A Special Function Application Operator
The final operator for functions that we need to discuss in this section is an odd one, because it doesn't seem to do anything:
($) :: (a -> b) -> a -> b
f $ x = f x
So f $ x applies the function f to x, which explains why ($) is called
the function application operator. But why wouldn't we simply write f x
instead of f $ x. It seems a pretty useless thing, this operator. Let's look
at a somewhat contrived example that is representative of typical programming
patterns thta we encounter quite often.
Let's say we want to compute the expression 3 * (1 + 2 * 5) but only with the
help of two functions,
add x y = x + y
multiply x y = x * y
We can do this quite easily:
>>> add x y = x + y
>>> multiply x y = x * y
>>> multiply 3 (add 1 (multiply 2 5))
33
It's certainly a matter of taste, but I don'l like this accumulation of
parentheses. Moreover, what we really have is a pipeline. The value of
multiply 2 5 gets passed to add 1. The result of that gets passed to
multiply 3, and the result is the final value of the expression. Using the
function application operator, we can write the expression as
>>> multiply 3 $ add 1 $ multiply 2 5
33
This eliminates the parentheses and makes the pipeline structure of the whole
expression more explicit. I admit that all these $ signs aren't all that
pretty to look at either, but I nevertheless find this expression easier to
parse than the one with parentheses. In some programs, we build even longer
pipelines. Breaking them up using $, possibly even putting each stage of the
pipeline on its own line, makes the data flow of the program easy to discern,
even if the pipeline has 10 stages. Imagine an expression with 10 pairs of
nested parentheses instead. I prefer the pipeline.
But how does it work? Clearly, this doesn't work:
>>> multiply 3 add 1 multiply 2 5
<interactive>:83:1: error:
• Non type-variable argument in the constraint: Num (a -> a -> a)

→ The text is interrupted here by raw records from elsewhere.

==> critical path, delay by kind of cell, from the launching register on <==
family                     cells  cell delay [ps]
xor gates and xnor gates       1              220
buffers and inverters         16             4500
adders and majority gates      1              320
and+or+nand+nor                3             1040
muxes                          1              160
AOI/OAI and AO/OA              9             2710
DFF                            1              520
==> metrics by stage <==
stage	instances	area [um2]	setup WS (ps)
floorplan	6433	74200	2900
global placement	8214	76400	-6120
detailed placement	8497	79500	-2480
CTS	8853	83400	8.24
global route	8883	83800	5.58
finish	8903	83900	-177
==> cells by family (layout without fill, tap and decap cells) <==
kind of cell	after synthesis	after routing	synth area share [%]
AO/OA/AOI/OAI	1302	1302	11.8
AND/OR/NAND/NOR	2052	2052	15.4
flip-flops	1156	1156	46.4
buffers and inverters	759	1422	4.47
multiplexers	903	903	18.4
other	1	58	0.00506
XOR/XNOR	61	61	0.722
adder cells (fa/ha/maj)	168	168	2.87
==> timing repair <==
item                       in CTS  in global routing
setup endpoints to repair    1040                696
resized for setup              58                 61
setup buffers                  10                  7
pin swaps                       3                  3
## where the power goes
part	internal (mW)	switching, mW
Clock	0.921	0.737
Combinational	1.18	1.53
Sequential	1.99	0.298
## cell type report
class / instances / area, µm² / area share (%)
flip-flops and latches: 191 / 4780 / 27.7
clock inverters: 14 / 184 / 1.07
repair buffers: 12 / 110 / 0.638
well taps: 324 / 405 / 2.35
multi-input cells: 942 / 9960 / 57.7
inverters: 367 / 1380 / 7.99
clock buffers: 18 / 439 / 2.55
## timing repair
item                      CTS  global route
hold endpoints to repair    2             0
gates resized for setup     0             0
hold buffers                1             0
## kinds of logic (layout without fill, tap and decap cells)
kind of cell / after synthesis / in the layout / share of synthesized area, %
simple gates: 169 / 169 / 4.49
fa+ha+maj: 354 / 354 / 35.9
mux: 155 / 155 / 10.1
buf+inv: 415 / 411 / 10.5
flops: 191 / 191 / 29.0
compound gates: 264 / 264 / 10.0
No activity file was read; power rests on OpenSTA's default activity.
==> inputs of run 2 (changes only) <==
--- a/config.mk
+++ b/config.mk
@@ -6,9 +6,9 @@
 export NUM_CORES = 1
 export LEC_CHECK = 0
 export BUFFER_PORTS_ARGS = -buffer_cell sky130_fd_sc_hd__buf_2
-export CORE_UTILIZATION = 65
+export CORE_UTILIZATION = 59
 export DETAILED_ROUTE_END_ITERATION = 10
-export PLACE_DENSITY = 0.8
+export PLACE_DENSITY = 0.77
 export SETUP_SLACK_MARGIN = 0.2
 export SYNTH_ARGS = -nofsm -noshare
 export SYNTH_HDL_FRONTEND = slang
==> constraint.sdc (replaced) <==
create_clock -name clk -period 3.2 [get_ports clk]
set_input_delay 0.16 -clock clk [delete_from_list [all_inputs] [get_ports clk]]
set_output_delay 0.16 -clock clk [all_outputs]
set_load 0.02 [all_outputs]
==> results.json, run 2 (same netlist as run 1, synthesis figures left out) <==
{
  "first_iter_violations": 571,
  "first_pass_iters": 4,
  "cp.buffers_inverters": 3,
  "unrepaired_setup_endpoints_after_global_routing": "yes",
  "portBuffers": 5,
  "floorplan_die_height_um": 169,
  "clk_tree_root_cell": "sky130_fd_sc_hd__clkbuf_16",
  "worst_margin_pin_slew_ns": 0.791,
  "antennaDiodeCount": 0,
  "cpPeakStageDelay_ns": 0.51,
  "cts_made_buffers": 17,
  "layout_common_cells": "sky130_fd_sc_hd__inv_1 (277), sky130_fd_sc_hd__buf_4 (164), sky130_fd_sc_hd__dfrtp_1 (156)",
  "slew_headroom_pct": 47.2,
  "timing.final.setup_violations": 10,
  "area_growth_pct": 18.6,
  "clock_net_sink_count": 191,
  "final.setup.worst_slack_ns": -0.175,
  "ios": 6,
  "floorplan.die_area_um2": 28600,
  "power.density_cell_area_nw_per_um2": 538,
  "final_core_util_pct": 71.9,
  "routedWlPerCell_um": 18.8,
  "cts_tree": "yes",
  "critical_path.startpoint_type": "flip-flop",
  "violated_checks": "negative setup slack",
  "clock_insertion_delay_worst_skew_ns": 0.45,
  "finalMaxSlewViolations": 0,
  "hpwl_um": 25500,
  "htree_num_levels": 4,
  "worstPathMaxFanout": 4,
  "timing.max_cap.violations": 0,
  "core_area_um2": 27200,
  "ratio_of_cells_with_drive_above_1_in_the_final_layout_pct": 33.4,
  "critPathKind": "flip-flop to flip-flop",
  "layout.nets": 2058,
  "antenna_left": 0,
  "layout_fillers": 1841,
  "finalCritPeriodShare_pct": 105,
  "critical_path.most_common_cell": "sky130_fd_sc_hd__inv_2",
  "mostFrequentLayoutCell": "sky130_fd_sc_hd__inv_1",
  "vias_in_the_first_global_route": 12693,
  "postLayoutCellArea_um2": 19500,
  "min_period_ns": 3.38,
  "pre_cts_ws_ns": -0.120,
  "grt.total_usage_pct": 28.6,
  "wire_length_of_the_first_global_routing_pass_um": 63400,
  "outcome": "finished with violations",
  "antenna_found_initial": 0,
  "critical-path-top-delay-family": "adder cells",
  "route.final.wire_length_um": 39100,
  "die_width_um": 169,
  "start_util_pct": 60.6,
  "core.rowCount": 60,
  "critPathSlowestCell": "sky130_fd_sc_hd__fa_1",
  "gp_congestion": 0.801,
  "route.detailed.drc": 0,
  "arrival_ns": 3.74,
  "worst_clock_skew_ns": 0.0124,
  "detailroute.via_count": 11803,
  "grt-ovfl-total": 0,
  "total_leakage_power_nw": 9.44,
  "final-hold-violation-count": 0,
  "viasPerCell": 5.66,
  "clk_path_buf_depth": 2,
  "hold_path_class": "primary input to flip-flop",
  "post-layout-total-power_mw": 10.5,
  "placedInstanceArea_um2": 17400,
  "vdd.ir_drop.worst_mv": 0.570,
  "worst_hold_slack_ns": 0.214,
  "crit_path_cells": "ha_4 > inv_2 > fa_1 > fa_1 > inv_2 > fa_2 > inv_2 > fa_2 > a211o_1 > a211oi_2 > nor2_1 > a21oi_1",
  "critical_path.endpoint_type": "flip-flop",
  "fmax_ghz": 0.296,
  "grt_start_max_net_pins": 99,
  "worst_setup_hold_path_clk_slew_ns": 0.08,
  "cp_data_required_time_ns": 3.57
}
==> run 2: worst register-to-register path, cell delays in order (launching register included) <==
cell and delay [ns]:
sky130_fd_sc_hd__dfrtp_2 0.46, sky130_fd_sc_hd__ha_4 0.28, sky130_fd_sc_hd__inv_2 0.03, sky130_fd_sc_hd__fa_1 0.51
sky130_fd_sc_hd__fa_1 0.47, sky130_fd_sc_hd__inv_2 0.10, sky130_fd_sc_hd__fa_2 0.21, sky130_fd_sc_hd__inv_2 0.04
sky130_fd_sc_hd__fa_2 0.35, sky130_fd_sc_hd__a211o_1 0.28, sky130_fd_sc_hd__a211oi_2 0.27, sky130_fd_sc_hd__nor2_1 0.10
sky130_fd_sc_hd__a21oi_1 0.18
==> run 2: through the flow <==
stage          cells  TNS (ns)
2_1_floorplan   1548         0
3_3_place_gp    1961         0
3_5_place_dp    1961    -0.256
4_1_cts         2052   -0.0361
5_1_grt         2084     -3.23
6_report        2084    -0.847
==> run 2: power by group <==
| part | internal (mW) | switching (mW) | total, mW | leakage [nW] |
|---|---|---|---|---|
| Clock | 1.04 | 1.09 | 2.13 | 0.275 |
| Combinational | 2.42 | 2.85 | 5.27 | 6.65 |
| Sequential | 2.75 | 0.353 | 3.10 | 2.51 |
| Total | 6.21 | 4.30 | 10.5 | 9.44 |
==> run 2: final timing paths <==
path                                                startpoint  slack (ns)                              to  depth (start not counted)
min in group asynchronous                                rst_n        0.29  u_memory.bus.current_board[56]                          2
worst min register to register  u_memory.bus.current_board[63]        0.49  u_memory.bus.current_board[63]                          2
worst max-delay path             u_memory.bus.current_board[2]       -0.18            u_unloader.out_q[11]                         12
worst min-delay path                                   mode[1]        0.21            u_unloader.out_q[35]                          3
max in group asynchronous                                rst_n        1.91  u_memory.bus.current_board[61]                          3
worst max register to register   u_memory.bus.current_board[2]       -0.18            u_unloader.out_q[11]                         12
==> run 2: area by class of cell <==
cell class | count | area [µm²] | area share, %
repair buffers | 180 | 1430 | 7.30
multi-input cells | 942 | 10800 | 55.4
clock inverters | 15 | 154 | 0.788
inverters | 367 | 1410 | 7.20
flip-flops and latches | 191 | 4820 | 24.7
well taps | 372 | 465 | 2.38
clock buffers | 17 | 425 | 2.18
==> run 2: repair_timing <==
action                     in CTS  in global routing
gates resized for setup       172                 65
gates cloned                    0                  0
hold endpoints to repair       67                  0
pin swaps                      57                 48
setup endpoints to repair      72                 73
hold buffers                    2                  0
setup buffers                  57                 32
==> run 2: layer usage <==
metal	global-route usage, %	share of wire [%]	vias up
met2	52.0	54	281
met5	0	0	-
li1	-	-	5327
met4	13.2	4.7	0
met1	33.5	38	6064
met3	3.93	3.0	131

(Use FlexibleContexts to permit this)
• When checking the inferred type
it :: forall {a}.
(Num a, Num (a -> a -> a),
Num ((a -> a -> a) -> (a -> a -> a) -> a -> a -> a)) =>
a
This would say that we try to apply multiply to six arguments and not all of
them are numbers, whereas multiply takes two numbers as arguments. The
trick is that the ($) operator has the lowest possible precedence. So any
expression involving $ is first split into the part to the left of the $
sign and the part to the right of the $ sign. Both expressions are evaluated
recursively. The left hand side needs to produce a function. The right hand
side needs to produce a value whose type matches the argument type of the
function produced by the left hand side. Here,
multiply 3
is a function of type Int -> Int. The right hand side of the first $ is
add 1 $ multiply 2 5. This gets broken up into add 1 as the left hand side,
which is another function of type Int -> Int. The right hand side is
multiply 2 5, which has type Int. Thus, this type matches the argument type
of add 1. We apply add 1 to this value, producing an Int. Then we apply
multiply 3 to this Int. This is exactly the same that would have happened
using parentheses. Again, we'll encounter this function application operator
repeatedly throughout this book.
Exercise
Define a simple function
nextChar :: Char -> Char
It takes a Char as an argument and returns the next character. So
nextChar 'A' should return 'B'. nextChar '3' should return '4'.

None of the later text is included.